It’s baaaaaack! Zucchini that is. You didn’t think I could go too long without another zucchini recipe now did you? This time it’s stuffed for all you carnivores out there. I’ve already given you my recipes for zucchini filled with rice, parmesan cheese and vegetables and zucchini stuffed with ricotta cheese, so it’s about time to satisfy the meat eaters. This is basically a ground meat mixture inside a zucchini but the round shape elevates this a bit above pedestrian meat loaf. It sure tastes like more than meat loaf.

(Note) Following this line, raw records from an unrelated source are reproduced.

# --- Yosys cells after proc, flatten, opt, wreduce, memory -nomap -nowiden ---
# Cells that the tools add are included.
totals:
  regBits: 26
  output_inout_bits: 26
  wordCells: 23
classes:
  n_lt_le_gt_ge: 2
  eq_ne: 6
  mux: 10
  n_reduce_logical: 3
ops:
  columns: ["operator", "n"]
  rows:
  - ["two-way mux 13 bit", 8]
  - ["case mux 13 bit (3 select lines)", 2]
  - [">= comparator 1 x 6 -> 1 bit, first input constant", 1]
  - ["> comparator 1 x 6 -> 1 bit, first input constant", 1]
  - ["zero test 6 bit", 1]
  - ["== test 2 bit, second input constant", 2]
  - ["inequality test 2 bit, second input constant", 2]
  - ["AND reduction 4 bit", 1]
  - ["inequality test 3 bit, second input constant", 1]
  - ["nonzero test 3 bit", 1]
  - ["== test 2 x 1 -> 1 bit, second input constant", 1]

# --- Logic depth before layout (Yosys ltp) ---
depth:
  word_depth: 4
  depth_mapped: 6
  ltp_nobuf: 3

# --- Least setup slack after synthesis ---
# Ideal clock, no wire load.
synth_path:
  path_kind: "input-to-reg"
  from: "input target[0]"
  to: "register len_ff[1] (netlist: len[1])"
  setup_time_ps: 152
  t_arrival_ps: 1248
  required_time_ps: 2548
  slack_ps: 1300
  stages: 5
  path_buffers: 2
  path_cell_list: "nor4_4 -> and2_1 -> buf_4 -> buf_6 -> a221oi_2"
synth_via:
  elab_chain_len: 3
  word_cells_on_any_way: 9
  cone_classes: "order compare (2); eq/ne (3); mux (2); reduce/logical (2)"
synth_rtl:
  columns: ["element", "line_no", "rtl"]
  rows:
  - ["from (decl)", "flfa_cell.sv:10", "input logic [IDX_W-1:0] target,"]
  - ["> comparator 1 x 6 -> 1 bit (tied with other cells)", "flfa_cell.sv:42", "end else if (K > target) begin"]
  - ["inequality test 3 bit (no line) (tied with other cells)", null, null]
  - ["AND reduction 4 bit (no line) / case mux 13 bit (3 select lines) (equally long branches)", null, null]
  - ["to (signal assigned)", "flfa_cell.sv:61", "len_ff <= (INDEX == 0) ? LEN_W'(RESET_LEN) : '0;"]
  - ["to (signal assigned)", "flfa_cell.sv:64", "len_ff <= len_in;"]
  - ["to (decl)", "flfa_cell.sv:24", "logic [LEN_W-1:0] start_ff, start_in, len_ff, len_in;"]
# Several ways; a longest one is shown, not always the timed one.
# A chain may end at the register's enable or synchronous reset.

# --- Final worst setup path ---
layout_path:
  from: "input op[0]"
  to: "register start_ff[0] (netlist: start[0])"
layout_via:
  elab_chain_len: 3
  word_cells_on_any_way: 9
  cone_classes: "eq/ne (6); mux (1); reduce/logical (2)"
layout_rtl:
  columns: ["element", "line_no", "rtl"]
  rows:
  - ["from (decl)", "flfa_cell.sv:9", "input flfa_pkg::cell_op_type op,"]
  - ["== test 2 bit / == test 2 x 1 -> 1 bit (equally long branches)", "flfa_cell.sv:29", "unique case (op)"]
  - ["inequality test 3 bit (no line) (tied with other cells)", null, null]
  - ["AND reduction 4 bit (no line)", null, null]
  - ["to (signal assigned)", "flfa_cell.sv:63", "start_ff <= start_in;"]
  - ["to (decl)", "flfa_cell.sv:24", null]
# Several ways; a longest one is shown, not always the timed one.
<file path="config.mk">
export PLATFORM = sky130hd
export DESIGN_NAME = button_debounce_press_classifier_top
export DESIGN_NICKNAME = d
export VERILOG_FILES = /design/src/bdpc_pkg.sv /design/src/bdpc_apb_regs.sv /design/src/bdpc_core.sv /design/src/button_debounce_press_classifier_top.sv
export SDC_FILE = /design/constraint.sdc
export NUM_CORES = 1
export LEC_CHECK = 0
export BUFFER_PORTS_ARGS = -buffer_cell sky130_fd_sc_hd__buf_2
export CELL_PAD_IN_SITES_DETAIL_PLACEMENT = 1
export CELL_PAD_IN_SITES_GLOBAL_PLACEMENT = 2
export CORE_MARGIN = 2
export CORE_UTILIZATION = 38
export CTS_CLUSTER_DIAMETER = 40
export DETAILED_ROUTE_END_ITERATION = 8
export PLACE_DENSITY_LB_ADDON = 0.1
export SYNTH_ARGS = -nofsm -noshare
export SYNTH_HDL_FRONTEND = slang
export SYNTH_HIERARCHICAL = 1
export SYNTH_SLANG_ARGS = --single-unit
</file>
<file path="constraint.sdc">
create_clock -name clk -period 6.85 [get_ports clk]
set_input_delay 0.3425 -clock clk [delete_from_list [all_inputs] [get_ports clk]]
set_output_delay 0.3425 -clock clk [all_outputs]
set_load 0.01 [all_outputs]
</file>
<file path="config.mk">
export PLATFORM = sky130hd
export DESIGN_NAME = positional_list_insert_delete_flat
export DESIGN_NICKNAME = d
export VERILOG_FILES = /design/src/rtl/plm_pkg.sv /design/src/rtl/plm_if.sv /design/src/rtl/plm_cell.sv /design/src/rtl/positional_list_insert_delete.sv /design/src/flat_wrapper.sv
export SDC_FILE = /design/constraint.sdc
export NUM_CORES = 2
export LEC_CHECK = 0
export ABC_AREA = 1
export BUFFER_PORTS_ARGS = -buffer_cell sky130_fd_sc_hd__buf_2
export CORE_MARGIN = 2
export CORE_UTILIZATION = 35
export CTS_CLUSTER_SIZE = 25
export DETAILED_ROUTE_END_ITERATION = 8
export PLACE_DENSITY = 0.61
export SYNTH_ARGS = -nofsm -noshare
export SYNTH_HDL_FRONTEND = slang
export SYNTH_HIERARCHICAL = 1
export SYNTH_SLANG_ARGS = --single-unit
export TNS_END_PERCENT = 1
</file>
<file path="constraint.sdc">
create_clock -name clk -period 6.6 [get_ports clk]
set_clock_uncertainty 0.05 [all_clocks]
set_input_delay 0.99 -clock clk [delete_from_list [all_inputs] [get_ports clk]]
set_output_delay 0.99 -clock clk [all_outputs]
set_load 0.01 [all_outputs]
</file>
<file path="src/rtl/plm_pkg.sv">
// ----------------------------------------------------------------------------
// plm_pkg: shared types and constants of the positional list
// request kinds, fixed field widths and the per-cell command
// ----------------------------------------------------------------------------
package plm_pkg;

	localparam int unsigned POS_W   = 5;
	localparam int unsigned VALUE_W = 32;
	localparam int unsigned KIND_W  = 2;
	localparam int unsigned LIMIT_W = 5;

	localparam logic [LIMIT_W-1:0] LIMIT_RESET = 5'd16;

	typedef enum logic [KIND_W-1:0] {
		REQ_INSERT = 2'd0,
		REQ_DELETE = 2'd1,
		REQ_LOCATE = 2'd2,
		REQ_GET    = 2'd3
	} req_kind_t;

	typedef struct packed {
		logic ins;
		logic del;
	} cell_cmd_t;

endpackage

</file>
<file path="src/rtl/plm_if.sv">
// ----------------------------------------------------------------------------
// plm_req_if / plm_rsp_if: request and result channels
// valid/ready handshake, a transaction moves when both are high
// ----------------------------------------------------------------------------
interface plm_req_if;
	logic                             valid;
	logic                             ready;
	logic [plm_pkg::KIND_W-1:0]       req_type;
	logic [plm_pkg::POS_W-1:0]        position;
	logic signed [plm_pkg::VALUE_W-1:0] value;

	modport source (output valid, output req_type, output position, output value,
		input ready);
	modport sink (input valid, input req_type, input position, input value,
		output ready);
endinterface

interface plm_rsp_if;
	logic                               valid;
	logic                               ready;
	logic                               ok;
	logic signed [plm_pkg::VALUE_W-1:0] read_value;
	logic [plm_pkg::POS_W-1:0]          found_position;
	logic [plm_pkg::POS_W-1:0]          entry_count;
	logic                               is_empty;

	modport source (output valid, output ok, output read_value, output found_position,
		output entry_count, output is_empty, input ready);
	modport sink (input valid, input ok, input read_value, input found_position,
		input entry_count, input is_empty, output ready);
endinterface

</file>
<file path="src/rtl/plm_cell.sv">
// ----------------------------------------------------------------------------
// plm_cell: one list entry
// holds a word, shifts from its neighbors on insert/delete, compares to key
// ----------------------------------------------------------------------------
module plm_cell #(
	parameter int unsigned DATA_WIDTH = 32,
	parameter int unsigned IDX_W      = 4,
	parameter int unsigned INDEX      = 0
) (
	input  logic                  clk,
	input  plm_pkg::cell_cmd_t    cmd,
	input  logic [IDX_W-1:0]      target,
	input  logic [DATA_WIDTH-1:0] key,
	input  logic [DATA_WIDTH-1:0] left_word,
	input  logic [DATA_WIDTH-1:0] right_word,
	output logic [DATA_WIDTH-1:0] word,
	output logic                  match
);
	import plm_pkg::*;

	localparam logic [IDX_W-1:0] MY_IDX = IDX_W'(INDEX);

	logic [DATA_WIDTH-1:0] word_q;

	always_ff @(posedge clk) begin
		priority if (cmd.ins && MY_IDX == target) begin
			word_q <= key;
		end else if (cmd.ins && MY_IDX > target) begin
			word_q <= left_word;
		end else if (cmd.del && MY_IDX >= target) begin
			word_q <= right_word;
		end else begin
			word_q <= word_q;
		end
	end

	assign word  = word_q;
	assign match = (word_q == key);

endmodule

</file>
<file path="src/rtl/positional_list_insert_delete.sv">
// ----------------------------------------------------------------------------
// positional_list_insert_delete: ordered list of signed words
// chain of entry cells with insert, delete, locate and get by position
// ----------------------------------------------------------------------------
// usage:
//   req channel carries req_type, position (1-based) and value; rsp channel
//   returns one transaction per request with ok, read_value, found_position,
//   entry_count and is_empty after the request.
//   cfg_wr_en/cfg_wr_data write capacity_limit; write only while idle.
// timing and throughput:
//   a request is processed in the cycle it is accepted; its result sits in
//   the output register in the next cycle. one request per cycle is taken
//   unless stalled; the cell chain shifts and compares all entries at once.
// reset:
//   arst_n clears the entry count and the valid flag and sets the limit to
//   16; entry words are not cleared, only entries below the count are read.
// stall:
//   while a result waits and rsp.ready is low, req.ready drops; the list
//   holds its contents until the result is taken.
// ----------------------------------------------------------------------------
module positional_list_insert_delete #(
	parameter int unsigned CAPACITY   = 16,
	parameter int unsigned DATA_WIDTH = 32
) (
	input  logic                         clk,
	input  logic                         arst_n,
	plm_req_if.sink                      req,
	plm_rsp_if.source                    rsp,
	input  logic                         cfg_wr_en,
	input  logic [plm_pkg::LIMIT_W-1:0]  cfg_wr_data
);
	import plm_pkg::*;

	localparam int unsigned IDX_W = (CAPACITY > 1) ? $clog2(CAPACITY) : 1;
	localparam int unsigned CNT_W = $clog2(CAPACITY + 1);
	localparam int unsigned CMP_W = (CNT_W > POS_W) ? CNT_W : POS_W;

	logic [LIMIT_W-1:0]    limit_q;
	logic [CNT_W-1:0]      count_q;
	logic                  rsp_valid_q;
	logic                  ok_q;
	logic [VALUE_W-1:0]    rd_q;
	logic [POS_W-1:0]      found_q;
	logic [POS_W-1:0]      cnt_out_q;
	logic                  empty_q;

	logic                  accept;
	req_kind_t             kind;
	logic [CMP_W-1:0]      pos_c;
	logic [CMP_W-1:0]      cnt_c;
	logic [CMP_W-1:0]      lim_c;
	logic [CMP_W-1:0]      cap_c;
	logic                  ins_ok;
	logic                  rd_ok;
	logic [IDX_W-1:0]      idx;
	logic [DATA_WIDTH-1:0] key;
	cell_cmd_t             cmd;
	logic [DATA_WIDTH-1:0] words [CAPACITY];
	logic [CAPACITY-1:0]   match;
	logic                  any_match;
	logic [POS_W-1:0]      found_pos;
	logic [CNT_W-1:0]      count_next;
	logic                  ok_d;
	logic [VALUE_W-1:0]    rd_d;

	assign accept    = req.valid && req.ready;
	assign req.ready = !rsp_valid_q || rsp.ready;
	assign kind      = req_kind_t'(req.req_type);
	assign key       = DATA_WIDTH'(req.value);
	assign idx       = IDX_W'(req.position - POS_W'(1));

	assign pos_c = CMP_W'(req.position);
	assign cnt_c = CMP_W'(count_q);
	assign cap_c = CMP_W'(CAPACITY);
	assign lim_c = (CMP_W'(limit_q) > cap_c) ? cap_c : CMP_W'(limit_q);

	assign ins_ok = (pos_c != '0) && ((pos_c - CMP_W'(1)) <= cnt_c) && (cnt_c < lim_c);
	assign rd_ok  = (pos_c != '0) && (pos_c <= cnt_c);

	assign cmd.ins = accept && (kind == REQ_INSERT) && ins_ok;
	assign cmd.del = accept && (kind == REQ_DELETE) && rd_ok;

	for (genvar i = 0; i < CAPACITY; i++) begin : g_cell
		logic [DATA_WIDTH-1:0] left_w;
		logic [DATA_WIDTH-1:0] right_w;
		logic                  hit;

		if (i == 0) begin : g_first
			assign left_w = key;
		end else begin : g_mid_l
			assign left_w = words[i-1];
		end
		if (i == CAPACITY - 1) begin : g_last
			assign right_w = words[i];
		end else begin : g_mid_r
			assign right_w = words[i+1];
		end

		plm_cell #(
			.DATA_WIDTH (DATA_WIDTH),
			.IDX_W      (IDX_W),
			.INDEX      (i)
		) u_cell (
			.clk        (clk),
			.cmd        (cmd),
			.target     (idx),
			.key        (key),
			.left_word  (left_w),
			.right_word (right_w),
			.word       (words[i]),
			.match      (hit)
		);

		assign match[i] = hit && (CNT_W'(i) < count_q);
	end

	// first match wins
	always_comb begin
		any_match = 1'b0;
		found_pos = '0;
		for (int i = CAPACITY - 1; i >= 0; i--) begin
			if (match[i]) begin
				any_match = 1'b1;
				found_pos = POS_W'(i + 1);
			end
		end
	end

	always_comb begin
		count_next = count_q;
		ok_d       = 1'b0;
		rd_d       = '0;
		unique case (kind)
			REQ_INSERT: begin
				ok_d = ins_ok;
				if (ins_ok) begin
					count_next = count_q + CNT_W'(1);
				end
			end
			REQ_DELETE: begin
				ok_d = rd_ok;
				if (rd_ok) begin
					count_next = count_q - CNT_W'(1);
					rd_d       = VALUE_W'(words[idx]);
				end
			end
			REQ_LOCATE: begin
				ok_d = any_match;
			end
			REQ_GET: begin
				ok_d = rd_ok;
				if (rd_ok) begin
					rd_d = VALUE_W'(words[idx]);
				end
			end
			default: begin
				ok_d = 1'b0;
			end
		endcase
	end

	always_ff @(posedge clk or negedge arst_n) begin
		if (!arst_n) begin
			limit_q     <= LIMIT_RESET;
			count_q     <= '0;
			rsp_valid_q <= 1'b0;
		end else begin
			if (cfg_wr_en) begin
				limit_q <= cfg_wr_data;
			end
			if (accept) begin
				count_q     <= count_next;
				rsp_valid_q <= 1'b1;
			end else if (rsp.ready) begin
				rsp_valid_q <= 1'b0;
			end
		end
	end

	always_ff @(posedge clk) begin
		if (accept) begin
			ok_q      <= ok_d;
			rd_q      <= rd_d;
			found_q   <= (kind == REQ_LOCATE) ? found_pos : '0;
			cnt_out_q <= POS_W'(count_next);
			empty_q   <= (count_next == '0);
		end
	end

	assign rsp.valid          = rsp_valid_q;
	assign rsp.ok             = ok_q;
	assign rsp.read_value     = rd_q;
	assign rsp.found_position = found_q;
	assign rsp.entry_count    = cnt_out_q;
	assign rsp.is_empty       = empty_q;

	a_count_bound: assert property (@(posedge clk) disable iff (!arst_n)
		count_q <= CNT_W'(CAPACITY))
		else $error("entry count above capacity");

	a_insert_grows: assert property (@(posedge clk) disable iff (!arst_n)
		cmd.ins |=> count_q == $past(count_q) + CNT_W'(1))
		else $error("insert did not grow the list");

	a_idle_holds: assert property (@(posedge clk) disable iff (!arst_n)
		!accept |=> $stable(count_q))
		else $error("count changed without a transaction");

	a_fail_no_data: assert property (@(posedge clk) disable iff (!arst_n)
		(rsp_valid_q && !ok_q) |-> (rd_q == '0 && found_q == '0))
		else $error("failed request carries data");

endmodule

</file>
<file path="src/flat_wrapper.sv">
// flat-port wrapper written by rule: the top's interface ports become plain ports
module positional_list_insert_delete_flat import plm_pkg::*;
#(
	parameter int unsigned CAPACITY   = 16,
	parameter int unsigned DATA_WIDTH = 32
)
  (clk, arst_n, cfg_wr_en, cfg_wr_data, req_valid, req_req_type, req_position, req_value, req_ready, rsp_valid, rsp_ok, rsp_read_value, rsp_found_position, rsp_entry_count, rsp_is_empty, rsp_ready);
  plm_req_if req_i ();
  plm_rsp_if rsp_i ();
  input  logic clk;
  input  logic arst_n;
  input  logic cfg_wr_en;
  input  logic [plm_pkg::LIMIT_W-1:0] cfg_wr_data;
  input wire logic [$bits(req_i.valid)-1:0] req_valid;
  input wire logic [$bits(req_i.req_type)-1:0] req_req_type;
  input wire logic [$bits(req_i.position)-1:0] req_position;
  input wire logic [$bits(req_i.value)-1:0] req_value;
  output wire logic [$bits(req_i.ready)-1:0] req_ready;
  output wire logic [$bits(rsp_i.valid)-1:0] rsp_valid;
  output wire logic [$bits(rsp_i.ok)-1:0] rsp_ok;
  output wire logic [$bits(rsp_i.read_value)-1:0] rsp_read_value;
  output wire logic [$bits(rsp_i.found_position)-1:0] rsp_found_position;
  output wire logic [$bits(rsp_i.entry_count)-1:0] rsp_entry_count;
  output wire logic [$bits(rsp_i.is_empty)-1:0] rsp_is_empty;
  input wire logic [$bits(rsp_i.ready)-1:0] rsp_ready;
  assign req_i.valid = req_valid;
  assign req_i.req_type = req_req_type;
  assign req_i.position = req_position;
  assign req_i.value = req_value;
  assign req_ready = req_i.ready;
  assign rsp_valid = rsp_i.valid;
  assign rsp_ok = rsp_i.ok;
  assign rsp_read_value = rsp_i.read_value;
  assign rsp_found_position = rsp_i.found_position;
  assign rsp_entry_count = rsp_i.entry_count;
  assign rsp_is_empty = rsp_i.is_empty;
  assign rsp_i.ready = rsp_ready;
  positional_list_insert_delete #(.CAPACITY(CAPACITY), .DATA_WIDTH(DATA_WIDTH)) u_core (.clk(clk), .arst_n(arst_n), .req(req_i), .rsp(rsp_i), .cfg_wr_en(cfg_wr_en), .cfg_wr_data(cfg_wr_data));
endmodule
</file>
==> reports/results.ini <==
[pwr]
switching_share_pct = 34.03
p_clk_share_pct = 36.5
internal-power_mw = 7.272
power_frac_seq_pct = 41.6
peakVddDrop_v = 0.0001700
powerDensity_mw_per_mm2 = 221.8
p_comb_share_pct = 21.9
switchingPower_mw = 3.751
p_leak_nw = 23.33

[global_route]
grt_antenna_before_repair = 16
grt_pass1_wl_um = 261300
grt_pass1_vias = 40730
grt_overflow = 0
track_usage_pct = 25.60
grt_max_degree = 129

[cts]
path_clk_slew_ns = 0.06
cts.sink_count = 567
cts_buffers = 74
ctsHoldBuffers = 0
post_cts_buffers = 0
cts_root_buf = clkbuf_16
clk_path_buf_depth = 3
htree_levels = 3
post_cts_resize_count = 0
cts_tree = built
clock_latency_ns = 0.69

[logic_synthesis]
synth_xor_area_share_pct = 1.086
synth_mux_area_share_pct = 0.1806
syn_area_per_cell_um2 = 6.844
async_flop_share_pct = 1.940
synthSimpleGateAreaFrac_pct = 32.12
ys_types = 58
ys_warn_count = 6
synthCells = 6682
syn_area_mm2 = 0.04573
synth_fa_ha_area_share_pct = 0.4925
synth_top_family_by_area = simple AND/OR/NAND/NOR gates
ys_seq_area_share_pct = 37.11
synth_compound_area_share_pct = 16.68
synthFlopType = edfxtp_1
synth_seq_cells = 567
synth-edff-count = 556
synth_nets = 6749

[sta]
finalSetupTns_ns = 0
post-route-min-period_ns = 5.093
finalSetupViolations = 0
max_freq_ghz = 0.1963
period_share_pct = 77.17
hold_ws_ns = 0.1353
drv_slew = 0
worst-slew-pin-transition_ns = 1.129
rsz0062_at_grt = false
slew_headroom_pct = 24.55
timing.final.hold_violations = 0

[worst_setup_path]
cp_top_family = buffers and inverters
crit_buf_inv = 8
critPathMaxStageDelay_ns = 0.79
worstSetupStartpointType = input pin
worst_path_max_delay_cell = inv_2
endpoint_kind = flip-flop
crit_required_ns = 7.08
path_common_cell = nand2_1
crit_type = input pin to flip-flop
crit_fanout = 90
path_cells = clkbuf_8, inv_8, ha_4, nand2_1, nor2_1, inv_1, nand2_1, ha_1, nand2_1, inv_1, nand3_1, o211ai_1, o21ai_0, nand2_2, nor2_2, inv_2, nor2_4, buf_12, inv_1, nor2_1, nand2_2, inv_2, nand2_1, nand3_1
arrival_ns = 5.57

[worst_hold_path]
min_path_type = input pin to async pin

[flow_run]
cap_violations = 0

[route]
ant_nets = 0
drc = 0
via_per_inst = 5.446
routedWlPerCell_um = 20.74
vias = 45890
drt-initial-drc-count = 6418
wirelength_um = 174800
dr.pass1.iters = 6

[cells_and_area]
drive_above_1_share_pct = 9.969
layout_commonest_cell = nand2_1
final_nets = 6692
layout_common_cells = nand2_1, nor2_1, inv_1
areaGrowthSynthToFinish_pct = 8.689
finalInstanceArea_mm2 = 0.04971

[place]
globalplace.congestion = 0.9237
io_buffers = 94
placed_area_mm2 = 0.04739
hpwlAfterDp_um = 123800

[die]
dieArea_mm2 = 0.1336
ios = 95
rows = 132
die_w_um = 365.5
fp.dieH_um = 365.5
initial_core_util_pct = 35.27
coreArea_mm2 = 0.1296

[run_status]
status = complete, no violations

==> synthesized netlist by cell type (all sizes together) (53+ instances only) <==
| library cell | instances | area, um2 |
|---|---|---|
| nor2 | 1090 | 4277 |
| o211ai | 242 | 2422 |
| inv | 987 | 3710 |
| clkbuf | 104 | 390.4 |
| a31oi | 225 | 1608 |
| nand2 | 2195 | 8337 |
| buf | 211 | 1504 |
| nand3 | 356 | 1834 |
| o21ai | 405 | 2260 |
| xor2 | 53 | 471.7 |
| o221ai | 64 | 560.5 |
| edfxtp | 556 | 16700 |
| o22ai | 64 | 400.4 |
==> power by group through the flow <==
stage / clock (mW) / sequential, mW / combinational (mW)
3_5_place_dp: 0 / 4.65 / 2.35
2_1_floorplan: 0 / 4.53 / 1.53
5_1_grt: 4.20 / 4.61 / 2.64
6_report: 4.03 / 4.58 / 2.41
4_1_cts: 4.08 / 4.58 / 2.36
3_3_place_gp: 0 / 4.65 / 2.31
==> path summary, 6_finish.rpt <==
path	slack [ns]	depth (start not counted)	startpoint	end
hold / removal	0.14	1	arst_n	u_core/cnt_c[3]
setup reg to reg	1.75	17	u_core/limit_q[0]	u_core/g_cell[5].u_cell/word[10]
max in group asynchronous	6.09	1	arst_n	u_core/limit_q[4]
hold reg to reg	0.48	2	u_core/rsp.valid	u_core/rsp.valid
min in group clk	0.48	2	u_core/rsp.valid	u_core/rsp.valid
setup / recovery	1.51	24	req_position[0]	u_core/g_cell[5].u_cell/word[10]
==> metal layers <==
metal / global-route usage (%) / part of all wire [%] / up-vias
li1: - / - / 21490
met2: 38.40 / 43 / 2518
met1: 36.36 / 42 / 21560
met4: 9.384 / 3.9 / 10
met5: 0 / 0.031 / -
met3: 4.903 / 11 / 311
==> final cells by class <==
cell class              instances  area, um2
diodes                          4      10.01
clock buffers                  87       1922
clock inverters                45      382.9
fillers                     13460      79940
inverters                     996       3759
multi-input cells            4804      23250
flip-flops and latches        567      16970
well taps                    1742       2180
repair buffers                182       1227
==> cells by family (layout without fill, tap and decap cells) <==
| family | Yosys count | in the layout |
|---|---|---|
| and+or+nand+nor | 3662 | 3662 |
| buffers and inverters | 1311 | 1310 |
| AOI/OAI and AO/OA | 1062 | 1062 |
| DFF | 567 | 567 |
| xor gates and xnor gates | 55 | 55 |
| adders and majority gates | 18 | 18 |
| muxes | 7 | 7 |
| other | 0 | 4 |
==> state kept, by name (all words and copies together), names as in the netlist <==
name	cells
u_core/cnt_c	5
u_core/g_cell.u_cell/word	512
u_core/limit_q	5
u_core/rsp.entry_count	5
u_core/rsp.found_position	5
u_core/rsp.is_empty	1
u_core/rsp.ok	1
u_core/rsp.read_value	32
u_core/rsp.valid	1
==> per-stage QoR <==
stage	utilization [%]	setup slack, ns	cells	total power [mW]
finish	38.34	1.507	8427	11.02
global route	38.33	1.170	8423	11.45
CTS	38.33	1.680	8423	11.02
detailed placement	36.55	0.9310	8291	6.999
global placement	36.55	1.002	8291	6.955
floorplan	-	0.06429	6682	6.062
(Power assumes the default switching activity.)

If you can’t find these globe zucchini, use the long variety instead. A few days before leaving for vacation last month (and before the beastly heat wave that ravaged my garden), I harvested as many as I could from the garden. I stuffed them and they’re tucked away in the freezer for one of those days when cooking is the last thing on my mind.
Here’s how to prepare the zucchini. Bring a pot of water to boil and cook the whole zucchini for about five minutes. They’ll still be kind of hard, but they’ll cook another 45 minutes in the oven later on. You just want to soften them enough to get things going and to easily scoop out the interior.
Use a knife to cut a circle into the zucchini, then score the circle into many pieces. Using a grapefruit spoon, scoop out the interior and set aside. You won’t be using the interior in this recipe, but don’t throw it away - it’s good for an omelet, sautéed separately as a vegetable, or in soups.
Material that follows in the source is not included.